**WORK TO BE COMPLETED**:
A single number is the whole answer: how many lines in this listing contain "assign".

**THE RECORDS**:
===== src/rtl/rv_ctrl_sequencer.sv =====
// Multi-cycle control FSM for the RV32I core: owns the PC, sequences fetch,
// decode, execute, load/store and write-back over one shared memory port.
module rv_ctrl_sequencer
    import rv_ctrl_sequencer_pkg::*;
#(
    parameter logic [31:0] RESET_PC = 32'h0000_0000,
    parameter int unsigned PC_STEP  = 4
) (
    input  logic        CLK,
    input  logic        resetn,
    input  logic        is_load,
    input  logic        is_store,
    input  logic        is_system,
    input  logic        is_jal,
    input  logic        is_jalr,
    input  logic        is_branch,
    input  logic        take_branch,
    input  logic [31:0] jump_target,
    input  logic [31:0] ls_addr,
    input  logic        mem_ready,
    output logic [31:0] pc,
    output logic        mem_req,
    output logic        mem_we,
    output logic [31:0] mem_addr,
    output logic        instr_we,
    output logic        regs_re,
    output logic        wb_en,
    output logic [1:0]  wb_sel,
    output logic        halted,
    output logic [2:0]  state_o
);

    state_e      state_q, state_d;
    logic [31:0] pc_q, pc_d;
    // Data-side request captured in MEM so it stays stable through MEM_WAIT.
    logic [31:0] daddr_q, daddr_d;
    logic        dwe_q, dwe_d;
    logic        dload_q, dload_d;

    instr_cls_e  cls;
    logic [31:0] pc_seq;
    logic [31:0] pc_jump;

    assign cls     = classify(is_system, is_load, is_store, is_jal, is_jalr, is_branch);
    assign pc_seq  = pc_q + 32'(PC_STEP);
    assign pc_jump = align_word(jump_target);

    // Next-state, PC and captured data request; synchronous reset overrides all.
    always_comb begin
        state_d = state_q;
        pc_d    = pc_q;
        daddr_d = daddr_q;
        dwe_d   = dwe_q;
        dload_d = dload_q;

        unique case (state_q)
            StFetch: begin
                // Ready in the cycle the request rises is not a completion.
                state_d = StFetchWait;
            end
            StFetchWait: begin
                if (mem_ready) begin
                    state_d = StDecode;
                end
            end
            StDecode: begin
                state_d = StExecute;
            end
            StExecute: begin
                case (cls)
                    ClsSystem: begin
                        state_d = StHalt;
                    end
                    ClsLoad, ClsStore: begin
                        state_d = StMem;
                    end
                    ClsJump: begin
                        pc_d    = pc_jump;
                        state_d = StFetch;
                    end
                    ClsBranch: begin
                        pc_d    = take_branch ? pc_jump : pc_seq;
                        state_d = StFetch;
                    end
                    default: begin
                        pc_d    = pc_seq;
                        state_d = StFetch;
                    end
                endcase
            end
            StMem: begin
                daddr_d = ls_addr;
                dwe_d   = (cls == ClsStore);
                dload_d = (cls == ClsLoad);
                state_d = StMemWait;
            end
            StMemWait: begin
                if (mem_ready) begin
                    pc_d    = pc_seq;
                    state_d = StFetch;
                end
            end
            StHalt: begin
                state_d = StHalt;
            end
            default: begin
                state_d = StFetch;
            end
        endcase

        if (!resetn) begin
            state_d = StFetch;
            pc_d    = align_word(RESET_PC);
            daddr_d = '0;
            dwe_d   = 1'b0;
            dload_d = 1'b0;
        end
    end

    // State, PC and data-request registers.
    always_ff @(posedge CLK) begin
        state_q <= state_d;
        pc_q    <= pc_d;
        daddr_q <= daddr_d;
        dwe_q   <= dwe_d;
        dload_q <= dload_d;
    end

    // Strobe and memory-port decode from the current state.
    always_comb begin
        mem_req  = 1'b0;
        mem_we   = 1'b0;
        mem_addr = pc_q;
        instr_we = 1'b0;
        regs_re  = 1'b0;
        wb_en    = 1'b0;
        wb_sel   = WB_SEL_ALU;
        halted   = 1'b0;

        unique case (state_q)
            StFetch: begin
                mem_req = 1'b1;
            end
            StFetchWait: begin
                mem_req  = 1'b1;
                instr_we = mem_ready;
            end
            StDecode: begin
                regs_re = 1'b1;
            end
            StExecute: begin
                case (cls)
                    ClsJump: begin
                        wb_en  = 1'b1;
                        wb_sel = WB_SEL_PC4;
                    end
                    ClsAlu: begin
                        wb_en  = 1'b1;
                        wb_sel = WB_SEL_ALU;
                    end
                    default: begin
                        wb_en = 1'b0;
                    end
                endcase
            end
            StMem: begin
                mem_req  = 1'b1;
                mem_addr = ls_addr;
                mem_we   = (cls == ClsStore);
            end
            StMemWait: begin
                mem_req  = 1'b1;
                mem_addr = daddr_q;
                mem_we   = dwe_q;
                if (mem_ready && dload_q) begin
                    wb_en  = 1'b1;
                    wb_sel = WB_SEL_LOAD;
                end
            end
            StHalt: begin
                halted = 1'b1;
            end
            default: begin
                mem_req = 1'b0;
            end
        endcase

        // Outputs stay quiet while reset is held, even though the state is FETCH.
        if (!resetn) begin
            mem_req  = 1'b0;
            mem_we   = 1'b0;
            instr_we = 1'b0;
            regs_re  = 1'b0;
            wb_en    = 1'b0;
            wb_sel   = WB_SEL_ALU;
            halted   = 1'b0;
        end
    end

    assign pc      = pc_q;
    assign state_o = state_q;

endmodule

**WRITTEN SOLUTION**:
5